Like thoughts, emotions are a product of the ego that distract you from the present, keep you disconnected from your true Being, and pull you further from inner peace and happiness. 

All Emotions Are Tied to Pain 

Every emotion you experience is part of an alternating cycle of positive and negative emotions. Positive emotions can’t last forever and inevitably fade, as do negative emotional pain. This is because emotions result from thoughts, which are constantly changing and influenced by external circumstances.

As long as you identify with your mind and ride the wave of your thoughts and emotions, you are subject to the highs and lows of these emotional cycles. You will not be able to heal emotional pain.

Pleasure is a temporary feeling of happiness that comes from something outside yourself (e.g. a great meal, a fun vacation, romantic love). When that external source is absent, pleasure turns into pain, creating a positive-negative emotional cycle. 

Love, Peace, and Joy Aren’t Emotions

You might think, “but aren’t we pursuing love, peace, and joy through presence? How can those be negative?”

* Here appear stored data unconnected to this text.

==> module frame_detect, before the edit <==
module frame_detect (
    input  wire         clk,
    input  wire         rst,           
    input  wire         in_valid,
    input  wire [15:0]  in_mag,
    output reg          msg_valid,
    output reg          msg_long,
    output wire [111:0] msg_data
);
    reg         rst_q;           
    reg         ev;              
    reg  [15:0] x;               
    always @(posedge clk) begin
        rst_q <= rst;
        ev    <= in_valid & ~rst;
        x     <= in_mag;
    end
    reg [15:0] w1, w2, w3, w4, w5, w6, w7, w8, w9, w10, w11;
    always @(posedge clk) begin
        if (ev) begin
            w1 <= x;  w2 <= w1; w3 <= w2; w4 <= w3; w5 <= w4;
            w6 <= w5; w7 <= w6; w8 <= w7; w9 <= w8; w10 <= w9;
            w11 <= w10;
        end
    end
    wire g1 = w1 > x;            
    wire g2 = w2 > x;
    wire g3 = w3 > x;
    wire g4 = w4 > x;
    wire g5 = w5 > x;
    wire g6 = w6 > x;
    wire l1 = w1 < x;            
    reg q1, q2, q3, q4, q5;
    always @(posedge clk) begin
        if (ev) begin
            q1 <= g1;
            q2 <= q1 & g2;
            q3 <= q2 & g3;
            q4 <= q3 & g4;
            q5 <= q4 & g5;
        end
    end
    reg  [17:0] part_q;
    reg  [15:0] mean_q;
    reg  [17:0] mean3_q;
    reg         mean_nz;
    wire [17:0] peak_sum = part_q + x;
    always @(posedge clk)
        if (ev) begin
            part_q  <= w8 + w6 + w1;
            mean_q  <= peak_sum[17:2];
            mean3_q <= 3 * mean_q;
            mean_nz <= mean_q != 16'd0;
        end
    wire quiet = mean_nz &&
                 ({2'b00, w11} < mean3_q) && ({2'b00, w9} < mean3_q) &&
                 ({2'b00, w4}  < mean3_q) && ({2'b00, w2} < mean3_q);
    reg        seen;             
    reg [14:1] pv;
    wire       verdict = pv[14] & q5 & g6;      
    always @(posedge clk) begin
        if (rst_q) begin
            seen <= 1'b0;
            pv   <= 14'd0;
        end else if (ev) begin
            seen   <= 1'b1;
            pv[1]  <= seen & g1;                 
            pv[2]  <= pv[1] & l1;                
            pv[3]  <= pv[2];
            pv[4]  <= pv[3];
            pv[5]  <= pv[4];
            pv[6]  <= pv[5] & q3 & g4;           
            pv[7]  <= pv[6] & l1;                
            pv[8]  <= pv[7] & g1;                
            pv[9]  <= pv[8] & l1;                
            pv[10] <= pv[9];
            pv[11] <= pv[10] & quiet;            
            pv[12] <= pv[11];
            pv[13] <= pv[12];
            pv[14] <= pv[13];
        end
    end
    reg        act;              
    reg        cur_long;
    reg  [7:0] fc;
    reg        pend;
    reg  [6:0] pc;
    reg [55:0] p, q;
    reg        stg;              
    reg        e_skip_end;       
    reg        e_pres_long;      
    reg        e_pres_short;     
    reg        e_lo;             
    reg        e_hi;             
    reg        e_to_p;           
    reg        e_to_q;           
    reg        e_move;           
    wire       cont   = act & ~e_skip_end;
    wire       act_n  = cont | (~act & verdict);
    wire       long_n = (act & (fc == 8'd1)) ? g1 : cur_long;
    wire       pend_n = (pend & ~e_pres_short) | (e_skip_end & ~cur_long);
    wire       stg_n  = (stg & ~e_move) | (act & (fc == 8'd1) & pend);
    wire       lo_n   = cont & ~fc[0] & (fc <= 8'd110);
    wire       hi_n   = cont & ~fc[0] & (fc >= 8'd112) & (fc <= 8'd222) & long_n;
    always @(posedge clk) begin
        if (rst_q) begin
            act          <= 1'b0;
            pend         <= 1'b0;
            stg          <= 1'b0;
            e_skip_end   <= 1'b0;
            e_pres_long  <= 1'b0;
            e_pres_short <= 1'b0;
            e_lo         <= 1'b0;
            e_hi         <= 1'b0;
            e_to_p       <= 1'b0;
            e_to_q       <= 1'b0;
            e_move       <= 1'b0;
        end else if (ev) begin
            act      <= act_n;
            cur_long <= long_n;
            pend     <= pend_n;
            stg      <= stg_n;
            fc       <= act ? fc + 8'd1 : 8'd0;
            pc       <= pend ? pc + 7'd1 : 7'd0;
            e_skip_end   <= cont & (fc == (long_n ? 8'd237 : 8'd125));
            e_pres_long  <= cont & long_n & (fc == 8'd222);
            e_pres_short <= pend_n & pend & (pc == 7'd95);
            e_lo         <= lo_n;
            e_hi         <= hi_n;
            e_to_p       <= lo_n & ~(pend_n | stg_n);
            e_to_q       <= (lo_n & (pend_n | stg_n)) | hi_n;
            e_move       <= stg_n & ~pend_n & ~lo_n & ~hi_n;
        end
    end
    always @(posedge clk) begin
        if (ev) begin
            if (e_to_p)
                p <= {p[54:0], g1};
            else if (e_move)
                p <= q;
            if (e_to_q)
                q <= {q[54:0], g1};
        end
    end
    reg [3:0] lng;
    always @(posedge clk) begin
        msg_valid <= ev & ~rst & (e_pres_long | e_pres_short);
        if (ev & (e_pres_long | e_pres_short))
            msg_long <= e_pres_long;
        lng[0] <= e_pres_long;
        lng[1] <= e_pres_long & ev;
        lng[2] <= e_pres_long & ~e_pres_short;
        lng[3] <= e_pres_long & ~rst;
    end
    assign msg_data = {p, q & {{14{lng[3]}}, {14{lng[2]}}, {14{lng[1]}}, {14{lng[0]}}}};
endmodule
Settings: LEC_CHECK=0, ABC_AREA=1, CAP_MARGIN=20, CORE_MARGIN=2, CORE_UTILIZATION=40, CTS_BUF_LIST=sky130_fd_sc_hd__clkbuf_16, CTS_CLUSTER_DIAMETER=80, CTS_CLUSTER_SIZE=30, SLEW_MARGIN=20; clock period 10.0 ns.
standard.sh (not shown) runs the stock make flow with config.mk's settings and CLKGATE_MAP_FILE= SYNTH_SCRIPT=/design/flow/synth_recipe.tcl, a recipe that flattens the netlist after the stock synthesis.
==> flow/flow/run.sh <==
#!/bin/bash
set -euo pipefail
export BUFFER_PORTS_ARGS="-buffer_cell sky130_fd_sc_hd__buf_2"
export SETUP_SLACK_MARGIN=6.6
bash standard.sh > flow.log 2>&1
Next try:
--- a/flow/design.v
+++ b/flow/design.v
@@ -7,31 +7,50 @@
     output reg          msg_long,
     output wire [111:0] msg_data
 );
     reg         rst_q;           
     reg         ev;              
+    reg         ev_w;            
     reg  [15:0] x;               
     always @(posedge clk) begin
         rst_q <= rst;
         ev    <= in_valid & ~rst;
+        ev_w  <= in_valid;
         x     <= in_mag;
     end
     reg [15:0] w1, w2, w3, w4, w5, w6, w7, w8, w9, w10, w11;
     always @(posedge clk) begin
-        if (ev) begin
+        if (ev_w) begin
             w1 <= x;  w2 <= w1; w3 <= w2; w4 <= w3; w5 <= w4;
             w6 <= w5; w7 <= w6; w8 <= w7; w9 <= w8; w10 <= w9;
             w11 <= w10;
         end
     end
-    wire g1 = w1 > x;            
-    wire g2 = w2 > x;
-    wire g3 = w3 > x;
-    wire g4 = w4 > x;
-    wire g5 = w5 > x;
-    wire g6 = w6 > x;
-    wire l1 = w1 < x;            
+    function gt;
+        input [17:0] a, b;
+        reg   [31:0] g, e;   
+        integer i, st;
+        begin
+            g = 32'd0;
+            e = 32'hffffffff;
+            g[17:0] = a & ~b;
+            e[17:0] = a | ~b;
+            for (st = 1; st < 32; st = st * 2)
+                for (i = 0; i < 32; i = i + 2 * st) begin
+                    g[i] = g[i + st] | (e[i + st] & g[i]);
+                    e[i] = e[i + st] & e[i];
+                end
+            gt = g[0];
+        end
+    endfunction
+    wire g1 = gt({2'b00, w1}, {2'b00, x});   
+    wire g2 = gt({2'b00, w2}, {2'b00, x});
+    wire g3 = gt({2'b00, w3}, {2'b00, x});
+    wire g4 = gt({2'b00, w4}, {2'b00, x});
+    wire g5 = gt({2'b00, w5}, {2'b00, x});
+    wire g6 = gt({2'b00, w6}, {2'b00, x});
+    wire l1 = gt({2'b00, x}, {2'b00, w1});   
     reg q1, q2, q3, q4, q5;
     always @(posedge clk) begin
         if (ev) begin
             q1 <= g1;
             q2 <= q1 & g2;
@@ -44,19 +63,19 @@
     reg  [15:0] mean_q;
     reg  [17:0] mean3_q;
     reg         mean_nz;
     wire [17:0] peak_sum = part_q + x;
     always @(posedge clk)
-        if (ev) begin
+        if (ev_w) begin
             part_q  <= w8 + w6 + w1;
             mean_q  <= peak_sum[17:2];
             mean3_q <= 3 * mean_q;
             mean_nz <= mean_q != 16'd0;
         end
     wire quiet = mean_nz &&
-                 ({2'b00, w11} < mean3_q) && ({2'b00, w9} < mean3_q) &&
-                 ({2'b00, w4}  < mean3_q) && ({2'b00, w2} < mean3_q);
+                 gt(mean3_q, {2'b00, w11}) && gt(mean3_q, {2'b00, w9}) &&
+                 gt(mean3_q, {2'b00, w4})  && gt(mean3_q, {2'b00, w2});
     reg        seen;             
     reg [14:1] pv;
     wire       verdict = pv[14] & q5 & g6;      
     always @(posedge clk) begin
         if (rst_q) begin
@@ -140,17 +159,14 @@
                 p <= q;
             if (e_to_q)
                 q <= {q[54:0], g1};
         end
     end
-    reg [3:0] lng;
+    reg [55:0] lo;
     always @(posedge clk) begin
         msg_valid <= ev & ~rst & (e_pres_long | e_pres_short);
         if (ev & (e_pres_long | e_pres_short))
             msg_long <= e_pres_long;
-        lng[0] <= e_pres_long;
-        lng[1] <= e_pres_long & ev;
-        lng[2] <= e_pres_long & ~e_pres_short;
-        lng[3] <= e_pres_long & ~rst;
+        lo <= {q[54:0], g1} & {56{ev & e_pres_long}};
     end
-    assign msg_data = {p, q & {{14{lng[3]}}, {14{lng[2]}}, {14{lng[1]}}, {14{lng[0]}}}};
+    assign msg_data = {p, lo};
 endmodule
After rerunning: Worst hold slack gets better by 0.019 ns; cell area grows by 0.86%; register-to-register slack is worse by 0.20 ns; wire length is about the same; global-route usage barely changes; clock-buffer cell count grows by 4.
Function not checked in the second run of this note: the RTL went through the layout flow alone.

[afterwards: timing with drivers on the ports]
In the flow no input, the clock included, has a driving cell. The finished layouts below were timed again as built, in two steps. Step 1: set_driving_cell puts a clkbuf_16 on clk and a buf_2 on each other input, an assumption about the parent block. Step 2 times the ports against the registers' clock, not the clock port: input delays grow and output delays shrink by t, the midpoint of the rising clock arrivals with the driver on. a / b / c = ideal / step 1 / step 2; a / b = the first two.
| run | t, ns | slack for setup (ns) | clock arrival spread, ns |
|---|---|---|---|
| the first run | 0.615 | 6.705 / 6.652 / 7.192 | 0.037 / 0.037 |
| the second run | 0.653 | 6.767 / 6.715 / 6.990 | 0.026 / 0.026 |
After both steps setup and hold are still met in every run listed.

True love, peace, and joy are states of being, although we often confuse them with fleeting emotions like pleasure and euphoria. You can only feel love, joy, and peace by being present in the Now; they will always be determined by your internal state. In contrast, emotions respond to external factors. 

Love can be confused with euphoria, which inevitably fades, creating a love-hate cycle. Real love — from presence and an internal state of peace and love — can never turn into hate or cause suffering.

Think of your past romantic relationships. There was probably euphoria in the beginning. That feeling ebbs and over time things come up that cause arguments or even a breakup, and what you thought was love turns into bitterness or hate. This completes the love-hate cycle and leads to a pattern of emotional pain.

(Hate may be a strong word, but regardless of what you call it, you’ve likely experienced the emotional lows that feel like the polar opposite of the bliss you once had in the relationship.)

True love, joy, and peace always live within you, and can only be temporarily eclipsed by the ego’s endless chatter and distractions. Even when the clouds cover the sun, it is still there. Accepting this is the first step for how to stop feeling emotional pain.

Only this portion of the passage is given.